Aim of the task: Retype all of the entries word for word.

Data:

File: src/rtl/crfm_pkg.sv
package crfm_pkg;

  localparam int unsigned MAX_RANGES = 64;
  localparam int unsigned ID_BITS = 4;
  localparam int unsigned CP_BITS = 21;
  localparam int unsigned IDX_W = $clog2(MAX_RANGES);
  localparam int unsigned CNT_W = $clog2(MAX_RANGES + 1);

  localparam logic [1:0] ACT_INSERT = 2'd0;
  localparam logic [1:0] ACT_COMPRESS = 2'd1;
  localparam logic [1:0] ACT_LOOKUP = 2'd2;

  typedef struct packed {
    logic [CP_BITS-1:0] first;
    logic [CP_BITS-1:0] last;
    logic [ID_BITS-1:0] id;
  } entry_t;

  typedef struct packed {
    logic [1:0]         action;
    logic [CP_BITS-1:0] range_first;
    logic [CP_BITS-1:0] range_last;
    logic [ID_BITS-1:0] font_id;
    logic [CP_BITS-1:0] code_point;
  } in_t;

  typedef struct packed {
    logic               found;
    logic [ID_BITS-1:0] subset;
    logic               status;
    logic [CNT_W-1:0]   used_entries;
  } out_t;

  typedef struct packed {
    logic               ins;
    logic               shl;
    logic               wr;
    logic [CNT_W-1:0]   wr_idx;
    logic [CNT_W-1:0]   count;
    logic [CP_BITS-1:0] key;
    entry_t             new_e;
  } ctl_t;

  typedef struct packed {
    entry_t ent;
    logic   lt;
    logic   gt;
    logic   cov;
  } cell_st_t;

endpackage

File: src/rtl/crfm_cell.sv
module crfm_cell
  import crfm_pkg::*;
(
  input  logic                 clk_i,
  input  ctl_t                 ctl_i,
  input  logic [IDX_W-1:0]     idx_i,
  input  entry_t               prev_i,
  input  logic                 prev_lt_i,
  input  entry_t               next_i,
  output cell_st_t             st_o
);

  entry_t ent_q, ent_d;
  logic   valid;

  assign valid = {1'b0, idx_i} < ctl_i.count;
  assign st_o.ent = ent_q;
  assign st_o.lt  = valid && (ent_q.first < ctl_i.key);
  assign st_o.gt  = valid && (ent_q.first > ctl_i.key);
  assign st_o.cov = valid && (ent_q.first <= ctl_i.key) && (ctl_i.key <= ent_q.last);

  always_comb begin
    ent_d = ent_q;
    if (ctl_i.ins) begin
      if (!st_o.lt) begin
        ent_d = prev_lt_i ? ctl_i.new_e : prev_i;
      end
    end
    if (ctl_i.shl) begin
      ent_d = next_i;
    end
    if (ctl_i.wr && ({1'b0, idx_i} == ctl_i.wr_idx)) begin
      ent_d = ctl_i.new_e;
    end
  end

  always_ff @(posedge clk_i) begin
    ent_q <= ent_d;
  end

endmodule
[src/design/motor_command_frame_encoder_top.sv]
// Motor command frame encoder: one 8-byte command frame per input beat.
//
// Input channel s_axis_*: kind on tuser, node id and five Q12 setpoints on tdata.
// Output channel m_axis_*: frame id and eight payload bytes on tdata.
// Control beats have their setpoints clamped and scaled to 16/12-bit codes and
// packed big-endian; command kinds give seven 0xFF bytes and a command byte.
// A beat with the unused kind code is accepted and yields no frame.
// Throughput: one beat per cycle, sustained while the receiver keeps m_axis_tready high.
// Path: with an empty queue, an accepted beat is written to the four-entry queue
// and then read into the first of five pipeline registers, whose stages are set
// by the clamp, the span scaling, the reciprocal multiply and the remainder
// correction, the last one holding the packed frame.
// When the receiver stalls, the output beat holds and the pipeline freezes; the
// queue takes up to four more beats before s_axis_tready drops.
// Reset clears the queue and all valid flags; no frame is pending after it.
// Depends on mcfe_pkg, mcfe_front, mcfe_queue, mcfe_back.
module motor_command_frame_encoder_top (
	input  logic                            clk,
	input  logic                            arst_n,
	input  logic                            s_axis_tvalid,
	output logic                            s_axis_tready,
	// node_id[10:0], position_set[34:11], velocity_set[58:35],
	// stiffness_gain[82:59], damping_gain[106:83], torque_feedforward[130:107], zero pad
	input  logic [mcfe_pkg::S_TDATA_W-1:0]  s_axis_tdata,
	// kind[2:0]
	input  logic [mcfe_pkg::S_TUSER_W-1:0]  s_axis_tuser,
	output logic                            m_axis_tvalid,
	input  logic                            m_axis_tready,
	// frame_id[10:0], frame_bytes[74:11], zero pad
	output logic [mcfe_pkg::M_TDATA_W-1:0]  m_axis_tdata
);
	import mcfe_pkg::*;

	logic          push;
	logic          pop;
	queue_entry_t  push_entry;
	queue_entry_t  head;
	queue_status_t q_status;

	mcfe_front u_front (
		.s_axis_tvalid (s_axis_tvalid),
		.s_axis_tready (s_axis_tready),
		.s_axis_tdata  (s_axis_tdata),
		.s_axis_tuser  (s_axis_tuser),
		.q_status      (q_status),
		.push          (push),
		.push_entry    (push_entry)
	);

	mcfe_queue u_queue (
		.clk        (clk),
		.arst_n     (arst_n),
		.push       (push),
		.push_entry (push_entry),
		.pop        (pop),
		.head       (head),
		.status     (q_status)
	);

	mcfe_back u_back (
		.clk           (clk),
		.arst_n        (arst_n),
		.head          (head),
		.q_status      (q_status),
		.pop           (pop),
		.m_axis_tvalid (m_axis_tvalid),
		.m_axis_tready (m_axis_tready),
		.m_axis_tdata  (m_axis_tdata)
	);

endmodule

Output for this exercise:
File: src/rtl/crfm_pkg.sv
package crfm_pkg;

  localparam int unsigned MAX_RANGES = 64;
  localparam int unsigned ID_BITS = 4;
  localparam int unsigned CP_BITS = 21;
  localparam int unsigned IDX_W = $clog2(MAX_RANGES);
  localparam int unsigned CNT_W = $clog2(MAX_RANGES + 1);

  localparam logic [1:0] ACT_INSERT = 2'd0;
  localparam logic [1:0] ACT_COMPRESS = 2'd1;
  localparam logic [1:0] ACT_LOOKUP = 2'd2;

  typedef struct packed {
    logic [CP_BITS-1:0] first;
    logic [CP_BITS-1:0] last;
    logic [ID_BITS-1:0] id;
  } entry_t;

  typedef struct packed {
    logic [1:0]         action;
    logic [CP_BITS-1:0] range_first;
    logic [CP_BITS-1:0] range_last;
    logic [ID_BITS-1:0] font_id;
    logic [CP_BITS-1:0] code_point;
  } in_t;

  typedef struct packed {
    logic               found;
    logic [ID_BITS-1:0] subset;
    logic               status;
    logic [CNT_W-1:0]   used_entries;
  } out_t;

  typedef struct packed {
    logic               ins;
    logic               shl;
    logic               wr;
    logic [CNT_W-1:0]   wr_idx;
    logic [CNT_W-1:0]   count;
    logic [CP_BITS-1:0] key;
    entry_t             new_e;
  } ctl_t;

  typedef struct packed {
    entry_t ent;
    logic   lt;
    logic   gt;
    logic   cov;
  } cell_st_t;

endpackage

File: src/rtl/crfm_cell.sv
module crfm_cell
  import crfm_pkg::*;
(
  input  logic                 clk_i,
  input  ctl_t                 ctl_i,
  input  logic [IDX_W-1:0]     idx_i,
  input  entry_t               prev_i,
  input  logic                 prev_lt_i,
  input  entry_t               next_i,
  output cell_st_t             st_o
);

  entry_t ent_q, ent_d;
  logic   valid;

  assign valid = {1'b0, idx_i} < ctl_i.count;
  assign st_o.ent = ent_q;
  assign st_o.lt  = valid && (ent_q.first < ctl_i.key);
  assign st_o.gt  = valid && (ent_q.first > ctl_i.key);
  assign st_o.cov = valid && (ent_q.first <= ctl_i.key) && (ctl_i.key <= ent_q.last);

  always_comb begin
    ent_d = ent_q;
    if (ctl_i.ins) begin
      if (!st_o.lt) begin
        ent_d = prev_lt_i ? ctl_i.new_e : prev_i;
      end
    end
    if (ctl_i.shl) begin
      ent_d = next_i;
    end
    if (ctl_i.wr && ({1'b0, idx_i} == ctl_i.wr_idx)) begin
      ent_d = ctl_i.new_e;
    end
  end

  always_ff @(posedge clk_i) begin
    ent_q <= ent_d;
  end

endmodule
[src/design/motor_command_frame_encoder_top.sv]
// Motor command frame encoder: one 8-byte command frame per input beat.
//
// Input channel s_axis_*: kind on tuser, node id and five Q12 setpoints on tdata.
// Output channel m_axis_*: frame id and eight payload bytes on tdata.
// Control beats have their setpoints clamped and scaled to 16/12-bit codes and
// packed big-endian; command kinds give seven 0xFF bytes and a command byte.
// A beat with the unused kind code is accepted and yields no frame.
// Throughput: one beat per cycle, sustained while the receiver keeps m_axis_tready high.
// Path: with an empty queue, an accepted beat is written to the four-entry queue
// and then read into the first of five pipeline registers, whose stages are set
// by the clamp, the span scaling, the reciprocal multiply and the remainder
// correction, the last one holding the packed frame.
// When the receiver stalls, the output beat holds and the pipeline freezes; the
// queue takes up to four more beats before s_axis_tready drops.
// Reset clears the queue and all valid flags; no frame is pending after it.
// Depends on mcfe_pkg, mcfe_front, mcfe_queue, mcfe_back.
module motor_command_frame_encoder_top (
	input  logic                            clk,
	input  logic                            arst_n,
	input  logic                            s_axis_tvalid,
	output logic                            s_axis_tready,
	// node_id[10:0], position_set[34:11], velocity_set[58:35],
	// stiffness_gain[82:59], damping_gain[106:83], torque_feedforward[130:107], zero pad
	input  logic [mcfe_pkg::S_TDATA_W-1:0]  s_axis_tdata,
	// kind[2:0]
	input  logic [mcfe_pkg::S_TUSER_W-1:0]  s_axis_tuser,
	output logic                            m_axis_tvalid,
	input  logic                            m_axis_tready,
	// frame_id[10:0], frame_bytes[74:11], zero pad
	output logic [mcfe_pkg::M_TDATA_W-1:0]  m_axis_tdata
);
	import mcfe_pkg::*;

	logic          push;
	logic          pop;
	queue_entry_t  push_entry;
	queue_entry_t  head;
	queue_status_t q_status;

	mcfe_front u_front (
		.s_axis_tvalid (s_axis_tvalid),
		.s_axis_tready (s_axis_tready),
		.s_axis_tdata  (s_axis_tdata),
		.s_axis_tuser  (s_axis_tuser),
		.q_status      (q_status),
		.push          (push),
		.push_entry    (push_entry)
	);

	mcfe_queue u_queue (
		.clk        (clk),
		.arst_n     (arst_n),
		.push       (push),
		.push_entry (push_entry),
		.pop        (pop),
		.head       (head),
		.status     (q_status)
	);

	mcfe_back u_back (
		.clk           (clk),
		.arst_n        (arst_n),
		.head          (head),
		.q_status      (q_status),
		.pop           (pop),
		.m_axis_tvalid (m_axis_tvalid),
		.m_axis_tready (m_axis_tready),
		.m_axis_tdata  (m_axis_tdata)
	);

endmodule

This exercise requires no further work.